Dataset entries:
==========
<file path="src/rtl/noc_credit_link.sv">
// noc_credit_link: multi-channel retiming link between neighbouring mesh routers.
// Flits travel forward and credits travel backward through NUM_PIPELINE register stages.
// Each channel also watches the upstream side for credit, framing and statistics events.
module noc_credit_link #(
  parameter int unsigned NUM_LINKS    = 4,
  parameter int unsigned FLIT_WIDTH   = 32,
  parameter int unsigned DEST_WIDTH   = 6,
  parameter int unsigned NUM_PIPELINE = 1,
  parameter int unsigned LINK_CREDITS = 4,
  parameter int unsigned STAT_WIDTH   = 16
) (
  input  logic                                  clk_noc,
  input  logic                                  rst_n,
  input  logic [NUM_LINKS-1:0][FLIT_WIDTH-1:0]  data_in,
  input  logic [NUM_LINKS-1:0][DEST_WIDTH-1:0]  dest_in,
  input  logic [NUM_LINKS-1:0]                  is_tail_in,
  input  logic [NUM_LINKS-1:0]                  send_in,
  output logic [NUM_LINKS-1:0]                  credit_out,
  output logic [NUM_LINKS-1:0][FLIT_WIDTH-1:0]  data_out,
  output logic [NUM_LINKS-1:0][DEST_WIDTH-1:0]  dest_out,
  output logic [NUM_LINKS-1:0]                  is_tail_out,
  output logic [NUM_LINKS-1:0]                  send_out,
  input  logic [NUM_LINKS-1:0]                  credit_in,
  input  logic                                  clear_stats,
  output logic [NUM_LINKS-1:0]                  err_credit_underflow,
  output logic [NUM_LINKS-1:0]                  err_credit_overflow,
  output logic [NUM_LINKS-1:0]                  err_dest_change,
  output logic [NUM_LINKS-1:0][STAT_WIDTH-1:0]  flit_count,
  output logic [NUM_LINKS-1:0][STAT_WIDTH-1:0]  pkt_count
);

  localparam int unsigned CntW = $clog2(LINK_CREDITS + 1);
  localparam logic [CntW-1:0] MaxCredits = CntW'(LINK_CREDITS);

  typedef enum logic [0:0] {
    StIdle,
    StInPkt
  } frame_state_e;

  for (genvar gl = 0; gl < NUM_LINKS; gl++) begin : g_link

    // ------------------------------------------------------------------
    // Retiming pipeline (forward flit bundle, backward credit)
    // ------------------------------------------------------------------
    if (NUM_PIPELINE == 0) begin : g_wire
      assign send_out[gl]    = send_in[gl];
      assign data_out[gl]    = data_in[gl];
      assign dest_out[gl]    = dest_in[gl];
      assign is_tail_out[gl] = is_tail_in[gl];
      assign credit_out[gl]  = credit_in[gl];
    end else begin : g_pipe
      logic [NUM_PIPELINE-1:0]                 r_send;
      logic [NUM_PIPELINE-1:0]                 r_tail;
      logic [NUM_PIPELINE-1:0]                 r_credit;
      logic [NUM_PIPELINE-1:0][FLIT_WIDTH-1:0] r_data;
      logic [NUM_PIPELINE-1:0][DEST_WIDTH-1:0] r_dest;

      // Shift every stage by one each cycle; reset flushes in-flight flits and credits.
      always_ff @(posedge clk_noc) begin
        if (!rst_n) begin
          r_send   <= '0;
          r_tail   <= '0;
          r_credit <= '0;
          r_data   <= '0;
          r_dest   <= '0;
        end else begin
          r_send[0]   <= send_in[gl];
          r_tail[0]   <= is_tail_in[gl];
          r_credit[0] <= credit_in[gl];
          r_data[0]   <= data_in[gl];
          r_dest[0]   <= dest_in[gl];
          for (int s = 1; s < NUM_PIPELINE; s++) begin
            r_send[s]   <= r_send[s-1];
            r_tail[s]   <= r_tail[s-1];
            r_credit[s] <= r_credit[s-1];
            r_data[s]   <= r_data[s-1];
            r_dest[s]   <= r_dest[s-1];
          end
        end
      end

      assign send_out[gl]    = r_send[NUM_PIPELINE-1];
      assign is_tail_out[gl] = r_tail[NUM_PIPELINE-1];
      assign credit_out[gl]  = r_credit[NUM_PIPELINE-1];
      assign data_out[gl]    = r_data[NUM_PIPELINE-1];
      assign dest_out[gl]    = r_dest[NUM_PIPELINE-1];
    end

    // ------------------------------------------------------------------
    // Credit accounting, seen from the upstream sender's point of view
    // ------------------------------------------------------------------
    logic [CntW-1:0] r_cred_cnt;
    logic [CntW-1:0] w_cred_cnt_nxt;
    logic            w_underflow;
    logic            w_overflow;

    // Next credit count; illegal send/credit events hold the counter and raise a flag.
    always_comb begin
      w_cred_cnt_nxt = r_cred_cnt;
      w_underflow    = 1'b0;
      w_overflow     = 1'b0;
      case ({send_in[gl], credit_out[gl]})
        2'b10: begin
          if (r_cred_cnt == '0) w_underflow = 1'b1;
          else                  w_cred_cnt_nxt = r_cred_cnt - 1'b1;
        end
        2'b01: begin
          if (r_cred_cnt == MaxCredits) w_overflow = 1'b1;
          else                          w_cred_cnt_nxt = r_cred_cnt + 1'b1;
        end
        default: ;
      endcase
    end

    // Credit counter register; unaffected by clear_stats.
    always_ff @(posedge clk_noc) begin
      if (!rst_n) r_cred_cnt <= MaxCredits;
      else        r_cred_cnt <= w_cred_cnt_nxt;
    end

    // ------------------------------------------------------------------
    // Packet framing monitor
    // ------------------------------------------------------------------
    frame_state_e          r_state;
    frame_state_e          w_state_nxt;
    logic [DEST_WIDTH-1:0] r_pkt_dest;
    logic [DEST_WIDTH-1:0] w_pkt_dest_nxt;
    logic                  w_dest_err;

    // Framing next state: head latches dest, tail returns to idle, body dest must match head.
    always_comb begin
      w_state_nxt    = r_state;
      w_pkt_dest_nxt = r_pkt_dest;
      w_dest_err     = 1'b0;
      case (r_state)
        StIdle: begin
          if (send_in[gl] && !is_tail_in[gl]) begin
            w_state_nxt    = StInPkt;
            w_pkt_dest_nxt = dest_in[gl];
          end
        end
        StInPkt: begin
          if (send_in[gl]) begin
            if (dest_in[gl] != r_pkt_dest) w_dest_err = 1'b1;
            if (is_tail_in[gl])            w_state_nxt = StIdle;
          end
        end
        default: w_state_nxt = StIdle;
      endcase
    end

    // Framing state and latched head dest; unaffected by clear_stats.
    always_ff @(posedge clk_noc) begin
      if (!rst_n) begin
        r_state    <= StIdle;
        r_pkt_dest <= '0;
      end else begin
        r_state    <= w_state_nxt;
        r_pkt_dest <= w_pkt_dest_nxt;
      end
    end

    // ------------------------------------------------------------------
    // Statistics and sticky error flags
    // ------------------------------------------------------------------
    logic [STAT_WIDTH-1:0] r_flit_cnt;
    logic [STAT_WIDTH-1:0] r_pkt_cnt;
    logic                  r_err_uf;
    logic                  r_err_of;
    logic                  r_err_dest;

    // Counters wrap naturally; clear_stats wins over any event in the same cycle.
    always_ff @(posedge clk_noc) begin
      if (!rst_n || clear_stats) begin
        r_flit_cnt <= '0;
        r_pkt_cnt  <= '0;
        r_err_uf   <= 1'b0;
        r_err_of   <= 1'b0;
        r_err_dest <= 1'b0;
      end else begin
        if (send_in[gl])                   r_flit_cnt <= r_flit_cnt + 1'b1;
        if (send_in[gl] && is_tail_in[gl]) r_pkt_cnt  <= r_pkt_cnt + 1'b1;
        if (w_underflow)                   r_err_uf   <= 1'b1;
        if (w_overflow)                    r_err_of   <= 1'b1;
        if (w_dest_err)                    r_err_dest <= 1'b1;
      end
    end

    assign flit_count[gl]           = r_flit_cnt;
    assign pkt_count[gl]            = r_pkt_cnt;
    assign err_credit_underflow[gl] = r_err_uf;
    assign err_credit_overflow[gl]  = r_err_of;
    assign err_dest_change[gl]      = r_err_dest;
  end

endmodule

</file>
==========
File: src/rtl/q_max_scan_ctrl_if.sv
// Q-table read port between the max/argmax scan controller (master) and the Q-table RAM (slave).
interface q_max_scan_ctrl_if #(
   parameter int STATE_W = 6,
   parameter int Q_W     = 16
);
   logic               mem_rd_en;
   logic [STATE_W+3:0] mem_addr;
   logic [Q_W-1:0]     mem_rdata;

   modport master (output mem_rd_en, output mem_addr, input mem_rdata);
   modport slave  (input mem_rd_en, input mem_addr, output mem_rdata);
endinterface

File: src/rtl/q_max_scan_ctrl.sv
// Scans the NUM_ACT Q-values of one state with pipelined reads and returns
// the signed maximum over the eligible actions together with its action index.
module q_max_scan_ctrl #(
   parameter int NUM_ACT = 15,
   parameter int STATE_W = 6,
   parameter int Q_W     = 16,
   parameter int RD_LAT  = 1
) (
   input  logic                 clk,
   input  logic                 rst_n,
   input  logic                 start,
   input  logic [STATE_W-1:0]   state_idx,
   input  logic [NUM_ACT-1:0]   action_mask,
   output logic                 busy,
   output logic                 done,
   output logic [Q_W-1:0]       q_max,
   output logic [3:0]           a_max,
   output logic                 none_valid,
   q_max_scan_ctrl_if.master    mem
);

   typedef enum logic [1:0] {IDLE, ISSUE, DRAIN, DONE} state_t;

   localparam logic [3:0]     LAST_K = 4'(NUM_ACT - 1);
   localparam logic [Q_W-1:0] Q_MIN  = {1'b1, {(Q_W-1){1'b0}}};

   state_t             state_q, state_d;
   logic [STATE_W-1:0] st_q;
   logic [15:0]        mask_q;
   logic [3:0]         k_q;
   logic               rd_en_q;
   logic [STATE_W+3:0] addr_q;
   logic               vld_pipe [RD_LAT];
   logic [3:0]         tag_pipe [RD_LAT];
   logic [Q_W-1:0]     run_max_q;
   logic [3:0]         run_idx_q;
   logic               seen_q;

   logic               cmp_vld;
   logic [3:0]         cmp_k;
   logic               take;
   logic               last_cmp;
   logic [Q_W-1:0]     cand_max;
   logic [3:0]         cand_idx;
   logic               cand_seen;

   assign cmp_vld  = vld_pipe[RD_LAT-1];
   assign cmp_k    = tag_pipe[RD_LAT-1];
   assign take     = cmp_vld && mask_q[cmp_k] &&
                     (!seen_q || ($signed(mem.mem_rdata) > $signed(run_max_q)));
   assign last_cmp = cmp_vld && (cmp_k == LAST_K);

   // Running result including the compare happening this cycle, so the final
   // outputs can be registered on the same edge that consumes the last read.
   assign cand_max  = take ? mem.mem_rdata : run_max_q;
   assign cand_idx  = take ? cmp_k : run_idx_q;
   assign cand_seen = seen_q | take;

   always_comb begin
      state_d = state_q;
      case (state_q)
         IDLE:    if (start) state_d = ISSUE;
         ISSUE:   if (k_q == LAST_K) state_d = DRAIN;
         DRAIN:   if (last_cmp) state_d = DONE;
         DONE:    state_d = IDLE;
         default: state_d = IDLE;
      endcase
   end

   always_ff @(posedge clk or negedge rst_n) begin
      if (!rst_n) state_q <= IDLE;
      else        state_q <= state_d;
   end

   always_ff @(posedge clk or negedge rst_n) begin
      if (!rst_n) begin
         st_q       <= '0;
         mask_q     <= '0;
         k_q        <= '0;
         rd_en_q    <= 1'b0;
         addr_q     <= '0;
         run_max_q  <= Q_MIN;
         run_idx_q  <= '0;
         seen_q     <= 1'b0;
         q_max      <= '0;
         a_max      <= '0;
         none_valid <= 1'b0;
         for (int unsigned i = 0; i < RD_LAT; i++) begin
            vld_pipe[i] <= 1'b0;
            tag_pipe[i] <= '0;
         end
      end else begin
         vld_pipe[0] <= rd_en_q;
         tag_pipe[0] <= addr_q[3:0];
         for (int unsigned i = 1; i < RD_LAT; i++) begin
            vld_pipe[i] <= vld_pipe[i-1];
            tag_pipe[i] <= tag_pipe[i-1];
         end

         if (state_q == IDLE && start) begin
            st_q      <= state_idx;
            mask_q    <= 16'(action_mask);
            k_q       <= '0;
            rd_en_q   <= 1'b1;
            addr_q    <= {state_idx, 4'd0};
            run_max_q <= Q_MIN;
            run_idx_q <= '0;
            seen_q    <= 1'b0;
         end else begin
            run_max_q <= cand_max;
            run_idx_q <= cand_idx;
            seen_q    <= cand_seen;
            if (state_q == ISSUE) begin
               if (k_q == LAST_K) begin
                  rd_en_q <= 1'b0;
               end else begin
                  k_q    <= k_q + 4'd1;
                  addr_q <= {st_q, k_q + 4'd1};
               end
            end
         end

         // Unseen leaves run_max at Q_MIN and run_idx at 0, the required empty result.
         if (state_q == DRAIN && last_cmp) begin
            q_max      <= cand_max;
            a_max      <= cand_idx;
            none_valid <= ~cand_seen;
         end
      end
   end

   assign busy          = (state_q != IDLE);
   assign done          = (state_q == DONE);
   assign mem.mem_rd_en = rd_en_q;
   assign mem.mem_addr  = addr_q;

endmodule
==========
■ WHAT IS REQUIRED ■
All that belongs in the answer is the run of lines above from the line containing "if (send_in[gl]) begin" through the line containing "logic [STAT_WIDTH-1:0] r_flit_cnt;", exactly as written.

■ RESULT FOR THIS TASK ■
          if (send_in[gl]) begin
            if (dest_in[gl] != r_pkt_dest) w_dest_err = 1'b1;
            if (is_tail_in[gl])            w_state_nxt = StIdle;
          end
        end
        default: w_state_nxt = StIdle;
      endcase
    end

    // Framing state and latched head dest; unaffected by clear_stats.
    always_ff @(posedge clk_noc) begin
      if (!rst_n) begin
        r_state    <= StIdle;
        r_pkt_dest <= '0;
      end else begin
        r_state    <= w_state_nxt;
        r_pkt_dest <= w_pkt_dest_nxt;
      end
    end

    // ------------------------------------------------------------------
    // Statistics and sticky error flags
    // ------------------------------------------------------------------
    logic [STAT_WIDTH-1:0] r_flit_cnt;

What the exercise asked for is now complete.